◆ The task ◆
Look below for the line containing "## where the power goes"; from there through the line containing "## cell type report", both lines included, please set down each line exactly and nothing else.

—————

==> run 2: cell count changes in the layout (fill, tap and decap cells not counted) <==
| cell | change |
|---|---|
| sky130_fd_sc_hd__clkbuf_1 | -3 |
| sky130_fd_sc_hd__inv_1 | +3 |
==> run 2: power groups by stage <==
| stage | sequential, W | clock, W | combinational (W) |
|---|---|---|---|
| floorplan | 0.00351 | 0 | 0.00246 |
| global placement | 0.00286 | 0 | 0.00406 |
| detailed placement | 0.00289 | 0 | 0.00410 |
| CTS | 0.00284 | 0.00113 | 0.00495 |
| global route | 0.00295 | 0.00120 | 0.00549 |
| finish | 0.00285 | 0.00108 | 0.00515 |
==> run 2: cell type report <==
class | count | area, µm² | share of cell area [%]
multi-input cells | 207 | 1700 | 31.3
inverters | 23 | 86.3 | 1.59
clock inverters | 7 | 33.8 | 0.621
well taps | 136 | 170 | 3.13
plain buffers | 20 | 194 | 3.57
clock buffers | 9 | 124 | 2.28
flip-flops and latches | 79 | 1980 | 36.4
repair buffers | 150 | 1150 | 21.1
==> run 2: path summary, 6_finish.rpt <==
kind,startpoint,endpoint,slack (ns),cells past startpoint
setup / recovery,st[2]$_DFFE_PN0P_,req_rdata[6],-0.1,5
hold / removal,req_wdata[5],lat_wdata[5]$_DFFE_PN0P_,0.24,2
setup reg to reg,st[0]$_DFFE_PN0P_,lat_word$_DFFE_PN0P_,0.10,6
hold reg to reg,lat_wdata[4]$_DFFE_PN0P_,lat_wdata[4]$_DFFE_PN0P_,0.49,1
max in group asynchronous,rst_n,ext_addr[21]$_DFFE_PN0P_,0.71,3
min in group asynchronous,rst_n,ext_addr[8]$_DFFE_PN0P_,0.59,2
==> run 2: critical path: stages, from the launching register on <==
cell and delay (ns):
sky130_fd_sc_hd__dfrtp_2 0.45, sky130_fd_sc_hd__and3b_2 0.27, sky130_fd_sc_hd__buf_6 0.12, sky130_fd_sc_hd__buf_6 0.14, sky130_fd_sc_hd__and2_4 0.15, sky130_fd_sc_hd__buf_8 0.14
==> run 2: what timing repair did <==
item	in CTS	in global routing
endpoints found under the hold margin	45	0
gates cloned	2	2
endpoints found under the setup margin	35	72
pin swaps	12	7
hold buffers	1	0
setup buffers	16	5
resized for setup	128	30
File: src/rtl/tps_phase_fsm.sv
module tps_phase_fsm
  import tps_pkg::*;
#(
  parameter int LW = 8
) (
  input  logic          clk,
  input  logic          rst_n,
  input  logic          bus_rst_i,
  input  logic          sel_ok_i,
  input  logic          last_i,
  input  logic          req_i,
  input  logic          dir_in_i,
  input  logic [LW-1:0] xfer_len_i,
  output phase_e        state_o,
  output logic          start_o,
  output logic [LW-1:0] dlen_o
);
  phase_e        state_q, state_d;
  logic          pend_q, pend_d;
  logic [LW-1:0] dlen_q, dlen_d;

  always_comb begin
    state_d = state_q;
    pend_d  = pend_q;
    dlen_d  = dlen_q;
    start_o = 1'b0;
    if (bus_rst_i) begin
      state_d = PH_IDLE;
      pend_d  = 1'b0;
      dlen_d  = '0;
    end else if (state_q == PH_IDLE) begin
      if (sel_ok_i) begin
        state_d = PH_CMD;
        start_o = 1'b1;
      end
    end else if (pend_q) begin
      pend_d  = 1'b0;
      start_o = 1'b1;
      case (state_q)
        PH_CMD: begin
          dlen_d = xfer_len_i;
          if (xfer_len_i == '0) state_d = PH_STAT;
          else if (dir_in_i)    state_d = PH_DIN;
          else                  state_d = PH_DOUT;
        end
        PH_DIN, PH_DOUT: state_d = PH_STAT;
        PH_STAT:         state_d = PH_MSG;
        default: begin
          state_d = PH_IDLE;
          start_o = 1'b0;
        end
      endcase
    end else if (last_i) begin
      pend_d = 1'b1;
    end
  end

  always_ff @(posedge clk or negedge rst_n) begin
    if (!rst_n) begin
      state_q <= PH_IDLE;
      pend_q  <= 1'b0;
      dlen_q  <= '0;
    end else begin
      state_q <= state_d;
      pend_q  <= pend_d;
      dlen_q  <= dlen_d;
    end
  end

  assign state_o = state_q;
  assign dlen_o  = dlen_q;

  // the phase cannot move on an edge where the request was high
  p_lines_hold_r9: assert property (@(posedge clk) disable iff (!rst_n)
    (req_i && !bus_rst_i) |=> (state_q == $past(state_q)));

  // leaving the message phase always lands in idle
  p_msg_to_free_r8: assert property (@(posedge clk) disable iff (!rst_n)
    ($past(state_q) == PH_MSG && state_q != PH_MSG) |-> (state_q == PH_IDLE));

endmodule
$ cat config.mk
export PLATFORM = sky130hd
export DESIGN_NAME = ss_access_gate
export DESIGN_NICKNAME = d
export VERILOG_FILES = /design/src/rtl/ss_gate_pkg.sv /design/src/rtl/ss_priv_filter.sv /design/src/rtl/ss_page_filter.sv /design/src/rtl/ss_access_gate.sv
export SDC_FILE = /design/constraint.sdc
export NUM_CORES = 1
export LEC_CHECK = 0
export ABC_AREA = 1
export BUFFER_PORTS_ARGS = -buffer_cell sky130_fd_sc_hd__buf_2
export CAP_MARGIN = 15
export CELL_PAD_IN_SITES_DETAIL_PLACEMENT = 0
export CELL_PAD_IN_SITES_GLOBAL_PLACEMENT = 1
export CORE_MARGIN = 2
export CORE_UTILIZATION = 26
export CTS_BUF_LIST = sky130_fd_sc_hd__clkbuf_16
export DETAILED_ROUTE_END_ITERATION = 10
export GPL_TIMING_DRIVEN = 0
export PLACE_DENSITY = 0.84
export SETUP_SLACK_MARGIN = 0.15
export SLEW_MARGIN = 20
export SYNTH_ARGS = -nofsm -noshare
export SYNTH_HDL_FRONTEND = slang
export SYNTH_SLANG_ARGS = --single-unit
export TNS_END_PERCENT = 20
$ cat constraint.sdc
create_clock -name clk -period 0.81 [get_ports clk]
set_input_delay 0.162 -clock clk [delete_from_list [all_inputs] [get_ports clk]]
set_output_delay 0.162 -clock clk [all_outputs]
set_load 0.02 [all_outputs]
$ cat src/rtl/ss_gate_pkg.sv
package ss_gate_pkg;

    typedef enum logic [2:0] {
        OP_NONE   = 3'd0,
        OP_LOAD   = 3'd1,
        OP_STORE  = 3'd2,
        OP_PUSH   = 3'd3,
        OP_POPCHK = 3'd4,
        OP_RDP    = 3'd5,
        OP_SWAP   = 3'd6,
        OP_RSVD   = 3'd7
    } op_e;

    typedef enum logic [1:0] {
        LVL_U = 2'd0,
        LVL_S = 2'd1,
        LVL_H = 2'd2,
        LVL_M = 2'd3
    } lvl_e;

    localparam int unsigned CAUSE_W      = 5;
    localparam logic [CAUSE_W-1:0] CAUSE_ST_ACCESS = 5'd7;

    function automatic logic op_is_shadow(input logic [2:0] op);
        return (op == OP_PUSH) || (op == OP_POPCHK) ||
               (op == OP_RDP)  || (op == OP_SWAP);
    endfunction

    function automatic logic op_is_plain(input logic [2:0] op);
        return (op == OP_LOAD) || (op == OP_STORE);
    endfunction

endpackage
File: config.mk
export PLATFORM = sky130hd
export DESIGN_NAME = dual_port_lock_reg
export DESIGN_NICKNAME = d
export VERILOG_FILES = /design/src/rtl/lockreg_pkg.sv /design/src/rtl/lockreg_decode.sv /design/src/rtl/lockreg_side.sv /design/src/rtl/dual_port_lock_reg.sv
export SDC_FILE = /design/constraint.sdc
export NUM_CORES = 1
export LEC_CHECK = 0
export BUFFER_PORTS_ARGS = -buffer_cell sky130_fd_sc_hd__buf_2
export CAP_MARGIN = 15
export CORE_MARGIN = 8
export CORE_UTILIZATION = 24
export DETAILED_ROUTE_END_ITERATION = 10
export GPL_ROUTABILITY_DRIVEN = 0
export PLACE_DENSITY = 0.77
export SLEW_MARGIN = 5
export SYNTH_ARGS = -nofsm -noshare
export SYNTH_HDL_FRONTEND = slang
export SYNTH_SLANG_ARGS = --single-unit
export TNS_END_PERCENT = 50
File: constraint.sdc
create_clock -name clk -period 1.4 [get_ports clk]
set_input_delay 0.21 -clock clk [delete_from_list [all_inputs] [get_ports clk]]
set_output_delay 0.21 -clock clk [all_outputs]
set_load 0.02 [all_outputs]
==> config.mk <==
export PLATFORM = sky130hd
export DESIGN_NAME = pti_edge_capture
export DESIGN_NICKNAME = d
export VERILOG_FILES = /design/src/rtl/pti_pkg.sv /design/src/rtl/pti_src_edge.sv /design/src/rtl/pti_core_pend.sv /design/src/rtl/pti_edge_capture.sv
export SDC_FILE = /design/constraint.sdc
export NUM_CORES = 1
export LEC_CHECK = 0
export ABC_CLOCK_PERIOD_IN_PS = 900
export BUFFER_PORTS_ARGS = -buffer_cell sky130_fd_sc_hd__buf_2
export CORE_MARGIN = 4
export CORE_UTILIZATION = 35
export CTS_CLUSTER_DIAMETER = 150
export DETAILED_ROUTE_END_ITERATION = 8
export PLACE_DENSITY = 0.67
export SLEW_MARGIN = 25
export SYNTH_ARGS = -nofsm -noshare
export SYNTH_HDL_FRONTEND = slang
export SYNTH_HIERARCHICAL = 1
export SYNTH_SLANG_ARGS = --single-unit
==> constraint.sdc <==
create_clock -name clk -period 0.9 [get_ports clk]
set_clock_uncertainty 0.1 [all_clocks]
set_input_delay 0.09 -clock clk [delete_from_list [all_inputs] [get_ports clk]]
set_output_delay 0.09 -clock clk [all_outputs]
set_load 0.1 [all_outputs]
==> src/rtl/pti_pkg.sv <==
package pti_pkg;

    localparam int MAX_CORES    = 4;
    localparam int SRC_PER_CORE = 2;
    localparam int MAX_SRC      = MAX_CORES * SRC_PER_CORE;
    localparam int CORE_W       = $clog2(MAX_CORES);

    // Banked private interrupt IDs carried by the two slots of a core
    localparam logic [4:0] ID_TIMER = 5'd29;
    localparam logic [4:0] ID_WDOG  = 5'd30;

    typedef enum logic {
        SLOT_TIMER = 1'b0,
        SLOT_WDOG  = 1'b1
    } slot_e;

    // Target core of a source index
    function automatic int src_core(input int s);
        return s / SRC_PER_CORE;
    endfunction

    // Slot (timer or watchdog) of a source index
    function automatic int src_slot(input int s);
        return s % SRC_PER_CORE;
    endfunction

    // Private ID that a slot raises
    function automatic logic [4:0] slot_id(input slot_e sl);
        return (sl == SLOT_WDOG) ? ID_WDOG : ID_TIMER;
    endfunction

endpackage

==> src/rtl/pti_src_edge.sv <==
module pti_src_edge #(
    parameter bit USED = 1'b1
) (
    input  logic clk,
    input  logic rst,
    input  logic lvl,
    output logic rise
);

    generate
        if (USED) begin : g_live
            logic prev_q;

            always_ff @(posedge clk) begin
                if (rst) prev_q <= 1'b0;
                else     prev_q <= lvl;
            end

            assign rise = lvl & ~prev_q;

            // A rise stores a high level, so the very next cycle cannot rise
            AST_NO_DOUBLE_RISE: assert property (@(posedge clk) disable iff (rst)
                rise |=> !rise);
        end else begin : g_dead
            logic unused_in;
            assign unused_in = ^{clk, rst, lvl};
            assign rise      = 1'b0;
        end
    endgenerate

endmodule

—————

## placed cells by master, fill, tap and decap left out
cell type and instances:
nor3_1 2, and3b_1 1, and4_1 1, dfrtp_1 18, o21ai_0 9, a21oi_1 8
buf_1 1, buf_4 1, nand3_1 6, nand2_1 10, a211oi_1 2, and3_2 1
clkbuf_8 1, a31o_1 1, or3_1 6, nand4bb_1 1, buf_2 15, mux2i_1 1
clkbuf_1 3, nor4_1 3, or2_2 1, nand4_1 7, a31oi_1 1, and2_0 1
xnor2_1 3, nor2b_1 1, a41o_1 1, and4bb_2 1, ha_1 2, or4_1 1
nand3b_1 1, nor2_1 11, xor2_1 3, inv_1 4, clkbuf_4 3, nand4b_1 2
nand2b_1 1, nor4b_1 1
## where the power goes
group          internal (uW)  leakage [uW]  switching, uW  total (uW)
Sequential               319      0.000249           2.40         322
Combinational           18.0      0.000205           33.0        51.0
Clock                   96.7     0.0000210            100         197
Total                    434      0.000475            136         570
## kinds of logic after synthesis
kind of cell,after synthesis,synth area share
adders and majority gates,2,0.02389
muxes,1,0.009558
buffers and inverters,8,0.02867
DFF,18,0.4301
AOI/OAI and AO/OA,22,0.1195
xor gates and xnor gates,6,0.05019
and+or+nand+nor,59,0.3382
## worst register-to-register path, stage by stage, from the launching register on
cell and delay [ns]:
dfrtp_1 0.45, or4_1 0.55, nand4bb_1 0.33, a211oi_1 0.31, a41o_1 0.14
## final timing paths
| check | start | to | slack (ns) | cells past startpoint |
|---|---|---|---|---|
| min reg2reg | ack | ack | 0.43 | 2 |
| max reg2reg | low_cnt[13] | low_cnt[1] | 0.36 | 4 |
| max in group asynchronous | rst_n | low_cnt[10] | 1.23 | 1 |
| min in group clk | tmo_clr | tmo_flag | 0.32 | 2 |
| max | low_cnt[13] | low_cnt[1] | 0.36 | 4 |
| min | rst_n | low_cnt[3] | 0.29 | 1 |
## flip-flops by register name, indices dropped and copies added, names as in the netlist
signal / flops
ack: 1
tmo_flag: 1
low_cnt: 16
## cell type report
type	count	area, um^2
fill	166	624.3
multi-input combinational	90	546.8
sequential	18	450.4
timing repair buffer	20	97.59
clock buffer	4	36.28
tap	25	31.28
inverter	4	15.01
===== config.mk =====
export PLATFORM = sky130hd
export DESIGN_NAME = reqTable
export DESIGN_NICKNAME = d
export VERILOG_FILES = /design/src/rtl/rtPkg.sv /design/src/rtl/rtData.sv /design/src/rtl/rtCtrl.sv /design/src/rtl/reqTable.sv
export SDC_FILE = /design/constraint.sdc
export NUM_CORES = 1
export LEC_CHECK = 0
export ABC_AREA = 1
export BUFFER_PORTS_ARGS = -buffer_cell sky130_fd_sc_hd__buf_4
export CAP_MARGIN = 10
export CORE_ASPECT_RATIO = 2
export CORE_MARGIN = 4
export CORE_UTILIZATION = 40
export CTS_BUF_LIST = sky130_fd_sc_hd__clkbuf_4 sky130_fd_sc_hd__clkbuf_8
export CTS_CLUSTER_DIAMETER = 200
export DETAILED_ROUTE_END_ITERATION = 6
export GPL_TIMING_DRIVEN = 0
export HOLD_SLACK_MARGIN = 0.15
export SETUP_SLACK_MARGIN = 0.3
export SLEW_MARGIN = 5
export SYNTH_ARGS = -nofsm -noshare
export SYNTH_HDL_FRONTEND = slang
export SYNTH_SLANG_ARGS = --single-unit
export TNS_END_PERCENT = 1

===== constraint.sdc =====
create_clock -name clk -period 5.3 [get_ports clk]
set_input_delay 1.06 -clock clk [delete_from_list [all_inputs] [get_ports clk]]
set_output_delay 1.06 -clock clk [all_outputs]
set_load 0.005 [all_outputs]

—————

◆ Solution ◆
## where the power goes
group          internal (uW)  leakage [uW]  switching, uW  total (uW)
Sequential               319      0.000249           2.40         322
Combinational           18.0      0.000205           33.0        51.0
Clock                   96.7     0.0000210            100         197
Total                    434      0.000475            136         570
## kinds of logic after synthesis
kind of cell,after synthesis,synth area share
adders and majority gates,2,0.02389
muxes,1,0.009558
buffers and inverters,8,0.02867
DFF,18,0.4301
AOI/OAI and AO/OA,22,0.1195
xor gates and xnor gates,6,0.05019
and+or+nand+nor,59,0.3382
## worst register-to-register path, stage by stage, from the launching register on
cell and delay [ns]:
dfrtp_1 0.45, or4_1 0.55, nand4bb_1 0.33, a211oi_1 0.31, a41o_1 0.14
## final timing paths
| check | start | to | slack (ns) | cells past startpoint |
|---|---|---|---|---|
| min reg2reg | ack | ack | 0.43 | 2 |
| max reg2reg | low_cnt[13] | low_cnt[1] | 0.36 | 4 |
| max in group asynchronous | rst_n | low_cnt[10] | 1.23 | 1 |
| min in group clk | tmo_clr | tmo_flag | 0.32 | 2 |
| max | low_cnt[13] | low_cnt[1] | 0.36 | 4 |
| min | rst_n | low_cnt[3] | 0.29 | 1 |
## flip-flops by register name, indices dropped and copies added, names as in the netlist
signal / flops
ack: 1
tmo_flag: 1
low_cnt: 16
## cell type report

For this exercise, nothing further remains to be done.